Records drawn from a dataset:

____________________

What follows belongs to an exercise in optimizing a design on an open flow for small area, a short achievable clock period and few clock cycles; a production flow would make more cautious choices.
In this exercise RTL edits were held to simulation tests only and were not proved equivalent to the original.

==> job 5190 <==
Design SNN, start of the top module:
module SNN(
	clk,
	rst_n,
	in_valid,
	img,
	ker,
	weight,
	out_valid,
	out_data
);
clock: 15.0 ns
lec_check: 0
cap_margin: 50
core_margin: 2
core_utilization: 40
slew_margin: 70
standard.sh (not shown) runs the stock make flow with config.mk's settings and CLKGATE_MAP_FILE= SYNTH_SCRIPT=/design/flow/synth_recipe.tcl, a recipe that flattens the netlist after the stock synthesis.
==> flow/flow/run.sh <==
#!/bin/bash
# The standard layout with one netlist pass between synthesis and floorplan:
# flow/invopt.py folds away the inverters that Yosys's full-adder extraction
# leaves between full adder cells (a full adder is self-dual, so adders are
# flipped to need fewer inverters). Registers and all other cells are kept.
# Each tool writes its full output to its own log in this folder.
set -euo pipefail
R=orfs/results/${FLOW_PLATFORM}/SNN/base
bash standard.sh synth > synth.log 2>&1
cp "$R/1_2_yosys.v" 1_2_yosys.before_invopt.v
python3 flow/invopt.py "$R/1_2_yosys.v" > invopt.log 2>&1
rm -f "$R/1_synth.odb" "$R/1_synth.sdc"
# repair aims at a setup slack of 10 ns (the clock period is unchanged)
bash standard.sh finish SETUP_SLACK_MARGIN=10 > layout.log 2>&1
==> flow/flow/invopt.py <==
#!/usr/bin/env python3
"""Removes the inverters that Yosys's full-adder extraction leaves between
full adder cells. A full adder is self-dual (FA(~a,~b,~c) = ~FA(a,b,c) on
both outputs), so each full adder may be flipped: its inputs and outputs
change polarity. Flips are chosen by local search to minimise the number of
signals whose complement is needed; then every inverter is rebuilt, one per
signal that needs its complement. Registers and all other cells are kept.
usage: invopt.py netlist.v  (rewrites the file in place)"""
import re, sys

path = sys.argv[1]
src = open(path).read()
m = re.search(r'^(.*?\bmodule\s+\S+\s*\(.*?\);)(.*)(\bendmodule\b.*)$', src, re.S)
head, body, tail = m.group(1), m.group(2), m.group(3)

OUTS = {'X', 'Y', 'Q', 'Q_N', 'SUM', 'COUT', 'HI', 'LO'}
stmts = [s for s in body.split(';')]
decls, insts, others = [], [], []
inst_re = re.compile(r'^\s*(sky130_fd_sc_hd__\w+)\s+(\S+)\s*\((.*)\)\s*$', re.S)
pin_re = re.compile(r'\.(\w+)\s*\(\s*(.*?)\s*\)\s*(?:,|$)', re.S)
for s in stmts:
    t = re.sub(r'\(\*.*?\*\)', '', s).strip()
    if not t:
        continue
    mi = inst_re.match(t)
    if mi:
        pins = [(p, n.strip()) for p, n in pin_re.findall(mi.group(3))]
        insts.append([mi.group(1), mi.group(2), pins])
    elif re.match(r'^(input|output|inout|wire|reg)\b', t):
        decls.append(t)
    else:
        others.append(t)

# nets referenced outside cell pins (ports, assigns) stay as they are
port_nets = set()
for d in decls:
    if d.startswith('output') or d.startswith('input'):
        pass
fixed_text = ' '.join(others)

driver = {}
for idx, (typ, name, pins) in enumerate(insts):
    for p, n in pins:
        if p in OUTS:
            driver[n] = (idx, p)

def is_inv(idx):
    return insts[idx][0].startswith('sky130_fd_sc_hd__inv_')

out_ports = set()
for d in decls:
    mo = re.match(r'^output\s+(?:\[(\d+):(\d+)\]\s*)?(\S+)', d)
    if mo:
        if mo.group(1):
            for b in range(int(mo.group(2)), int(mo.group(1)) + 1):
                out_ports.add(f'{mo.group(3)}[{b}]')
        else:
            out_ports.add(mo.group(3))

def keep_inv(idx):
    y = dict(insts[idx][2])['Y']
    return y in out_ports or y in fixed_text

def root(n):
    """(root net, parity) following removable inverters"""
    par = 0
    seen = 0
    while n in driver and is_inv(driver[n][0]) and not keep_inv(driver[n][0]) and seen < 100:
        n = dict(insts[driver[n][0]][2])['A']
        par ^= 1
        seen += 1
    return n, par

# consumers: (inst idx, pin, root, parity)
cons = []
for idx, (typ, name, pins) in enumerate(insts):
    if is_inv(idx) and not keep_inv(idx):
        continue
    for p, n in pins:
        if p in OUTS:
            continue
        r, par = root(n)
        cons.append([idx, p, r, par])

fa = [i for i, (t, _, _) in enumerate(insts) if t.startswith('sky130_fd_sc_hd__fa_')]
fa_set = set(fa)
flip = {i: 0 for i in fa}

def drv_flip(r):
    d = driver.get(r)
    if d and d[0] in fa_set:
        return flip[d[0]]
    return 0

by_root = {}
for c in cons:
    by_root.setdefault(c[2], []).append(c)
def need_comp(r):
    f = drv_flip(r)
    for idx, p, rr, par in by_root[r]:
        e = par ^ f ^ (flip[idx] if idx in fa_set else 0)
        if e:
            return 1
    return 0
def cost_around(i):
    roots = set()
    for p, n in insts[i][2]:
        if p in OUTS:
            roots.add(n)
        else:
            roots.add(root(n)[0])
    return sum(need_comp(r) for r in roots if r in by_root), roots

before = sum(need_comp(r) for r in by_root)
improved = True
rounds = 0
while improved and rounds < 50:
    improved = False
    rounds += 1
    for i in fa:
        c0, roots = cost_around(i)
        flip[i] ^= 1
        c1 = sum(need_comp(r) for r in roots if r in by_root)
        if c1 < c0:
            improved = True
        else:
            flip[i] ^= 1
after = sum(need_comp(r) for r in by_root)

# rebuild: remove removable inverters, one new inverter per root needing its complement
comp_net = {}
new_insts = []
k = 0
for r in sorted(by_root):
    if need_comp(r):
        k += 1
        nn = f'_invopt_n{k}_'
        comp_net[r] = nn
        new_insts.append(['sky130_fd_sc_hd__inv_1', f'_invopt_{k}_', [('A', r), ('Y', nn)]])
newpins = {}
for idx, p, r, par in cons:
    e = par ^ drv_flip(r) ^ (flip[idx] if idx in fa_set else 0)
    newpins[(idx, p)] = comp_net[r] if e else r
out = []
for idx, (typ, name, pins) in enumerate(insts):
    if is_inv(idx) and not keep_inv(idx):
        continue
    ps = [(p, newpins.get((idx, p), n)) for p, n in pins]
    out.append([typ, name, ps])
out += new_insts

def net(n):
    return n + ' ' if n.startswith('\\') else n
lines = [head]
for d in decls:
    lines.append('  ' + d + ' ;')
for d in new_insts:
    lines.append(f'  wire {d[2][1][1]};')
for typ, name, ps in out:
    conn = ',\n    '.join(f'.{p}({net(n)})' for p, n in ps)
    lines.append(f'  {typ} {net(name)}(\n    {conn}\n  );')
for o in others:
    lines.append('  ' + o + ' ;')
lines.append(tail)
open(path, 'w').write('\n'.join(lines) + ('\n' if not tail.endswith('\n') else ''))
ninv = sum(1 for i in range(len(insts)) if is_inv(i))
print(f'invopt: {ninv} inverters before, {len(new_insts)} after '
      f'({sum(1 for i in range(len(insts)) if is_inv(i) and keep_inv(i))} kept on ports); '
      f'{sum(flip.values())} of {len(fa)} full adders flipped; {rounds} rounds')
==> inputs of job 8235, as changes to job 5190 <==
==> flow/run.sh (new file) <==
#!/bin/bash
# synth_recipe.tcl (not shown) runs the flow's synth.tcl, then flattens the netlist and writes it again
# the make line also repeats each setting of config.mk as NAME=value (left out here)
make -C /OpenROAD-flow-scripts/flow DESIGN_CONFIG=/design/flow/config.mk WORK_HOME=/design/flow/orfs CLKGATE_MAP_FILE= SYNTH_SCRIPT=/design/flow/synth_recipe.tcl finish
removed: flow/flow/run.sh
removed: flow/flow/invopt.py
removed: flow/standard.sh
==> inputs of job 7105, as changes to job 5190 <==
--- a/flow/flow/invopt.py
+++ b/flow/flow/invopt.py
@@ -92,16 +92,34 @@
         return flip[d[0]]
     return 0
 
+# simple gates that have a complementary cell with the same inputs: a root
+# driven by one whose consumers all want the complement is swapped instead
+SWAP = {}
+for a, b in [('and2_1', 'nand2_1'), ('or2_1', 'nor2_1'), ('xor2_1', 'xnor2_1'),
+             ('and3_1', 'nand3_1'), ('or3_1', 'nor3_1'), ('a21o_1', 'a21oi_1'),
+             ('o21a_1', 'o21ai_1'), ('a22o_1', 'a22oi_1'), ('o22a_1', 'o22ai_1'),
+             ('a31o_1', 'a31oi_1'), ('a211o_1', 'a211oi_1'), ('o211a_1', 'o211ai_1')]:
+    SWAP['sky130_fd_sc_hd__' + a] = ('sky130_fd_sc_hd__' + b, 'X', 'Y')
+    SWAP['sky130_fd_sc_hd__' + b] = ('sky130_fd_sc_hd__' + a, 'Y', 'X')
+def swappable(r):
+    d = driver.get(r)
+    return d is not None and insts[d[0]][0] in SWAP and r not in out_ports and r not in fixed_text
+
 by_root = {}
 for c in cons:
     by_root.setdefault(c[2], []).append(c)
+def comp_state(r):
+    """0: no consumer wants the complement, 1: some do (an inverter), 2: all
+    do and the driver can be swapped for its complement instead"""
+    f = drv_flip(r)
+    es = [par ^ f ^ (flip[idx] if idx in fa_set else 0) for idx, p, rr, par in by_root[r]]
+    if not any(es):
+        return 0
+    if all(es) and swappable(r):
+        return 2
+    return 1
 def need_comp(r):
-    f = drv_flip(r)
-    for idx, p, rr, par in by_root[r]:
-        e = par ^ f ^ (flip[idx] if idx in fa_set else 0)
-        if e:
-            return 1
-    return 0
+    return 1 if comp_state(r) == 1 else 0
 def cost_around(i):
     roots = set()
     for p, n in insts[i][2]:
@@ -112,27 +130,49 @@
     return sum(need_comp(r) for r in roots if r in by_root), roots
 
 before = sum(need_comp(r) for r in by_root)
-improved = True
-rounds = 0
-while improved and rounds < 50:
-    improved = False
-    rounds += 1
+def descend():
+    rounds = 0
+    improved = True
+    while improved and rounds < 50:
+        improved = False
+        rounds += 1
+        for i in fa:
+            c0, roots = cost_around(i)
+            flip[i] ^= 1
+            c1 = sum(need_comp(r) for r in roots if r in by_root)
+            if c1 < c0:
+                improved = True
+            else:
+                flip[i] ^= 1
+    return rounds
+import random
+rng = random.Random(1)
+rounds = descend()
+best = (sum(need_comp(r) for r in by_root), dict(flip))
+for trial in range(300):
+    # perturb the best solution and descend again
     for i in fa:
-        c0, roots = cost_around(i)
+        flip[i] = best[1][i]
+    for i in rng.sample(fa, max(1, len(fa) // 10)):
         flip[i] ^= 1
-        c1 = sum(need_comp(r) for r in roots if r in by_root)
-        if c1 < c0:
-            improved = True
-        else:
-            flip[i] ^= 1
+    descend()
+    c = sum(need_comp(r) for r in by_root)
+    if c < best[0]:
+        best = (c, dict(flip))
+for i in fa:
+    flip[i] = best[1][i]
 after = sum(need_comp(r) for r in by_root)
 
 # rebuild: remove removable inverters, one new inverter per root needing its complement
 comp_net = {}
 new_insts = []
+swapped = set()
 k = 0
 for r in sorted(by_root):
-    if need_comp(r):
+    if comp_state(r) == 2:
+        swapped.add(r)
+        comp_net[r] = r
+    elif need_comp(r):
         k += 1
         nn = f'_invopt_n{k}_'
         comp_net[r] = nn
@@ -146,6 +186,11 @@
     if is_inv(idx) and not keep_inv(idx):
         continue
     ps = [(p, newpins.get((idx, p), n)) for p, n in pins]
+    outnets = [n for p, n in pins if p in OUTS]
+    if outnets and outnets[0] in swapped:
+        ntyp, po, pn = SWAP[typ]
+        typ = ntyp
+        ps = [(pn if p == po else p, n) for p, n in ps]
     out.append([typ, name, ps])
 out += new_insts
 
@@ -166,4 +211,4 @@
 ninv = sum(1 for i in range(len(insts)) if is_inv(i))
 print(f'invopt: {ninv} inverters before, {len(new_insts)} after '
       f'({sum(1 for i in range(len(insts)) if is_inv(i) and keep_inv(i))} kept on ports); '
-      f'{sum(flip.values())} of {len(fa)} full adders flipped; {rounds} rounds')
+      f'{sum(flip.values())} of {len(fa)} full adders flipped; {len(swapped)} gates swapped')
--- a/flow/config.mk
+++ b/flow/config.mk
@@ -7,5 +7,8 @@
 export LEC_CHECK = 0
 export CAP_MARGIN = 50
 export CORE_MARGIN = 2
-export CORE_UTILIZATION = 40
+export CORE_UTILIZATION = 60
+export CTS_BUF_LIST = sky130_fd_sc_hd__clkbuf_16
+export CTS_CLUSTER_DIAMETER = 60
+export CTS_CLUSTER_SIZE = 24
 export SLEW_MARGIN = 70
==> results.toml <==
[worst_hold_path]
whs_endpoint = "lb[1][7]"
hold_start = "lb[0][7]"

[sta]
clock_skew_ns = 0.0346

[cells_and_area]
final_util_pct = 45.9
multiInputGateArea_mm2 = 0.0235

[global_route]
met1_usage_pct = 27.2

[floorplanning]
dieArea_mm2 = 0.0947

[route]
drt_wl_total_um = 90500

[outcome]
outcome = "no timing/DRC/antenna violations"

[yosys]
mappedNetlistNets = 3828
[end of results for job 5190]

____________________

WHAT YOU SHOULD DO >>
How many lines of the data contain "driver"? Work it out and give only the number.

OUTPUT FOR THIS TASK >>
7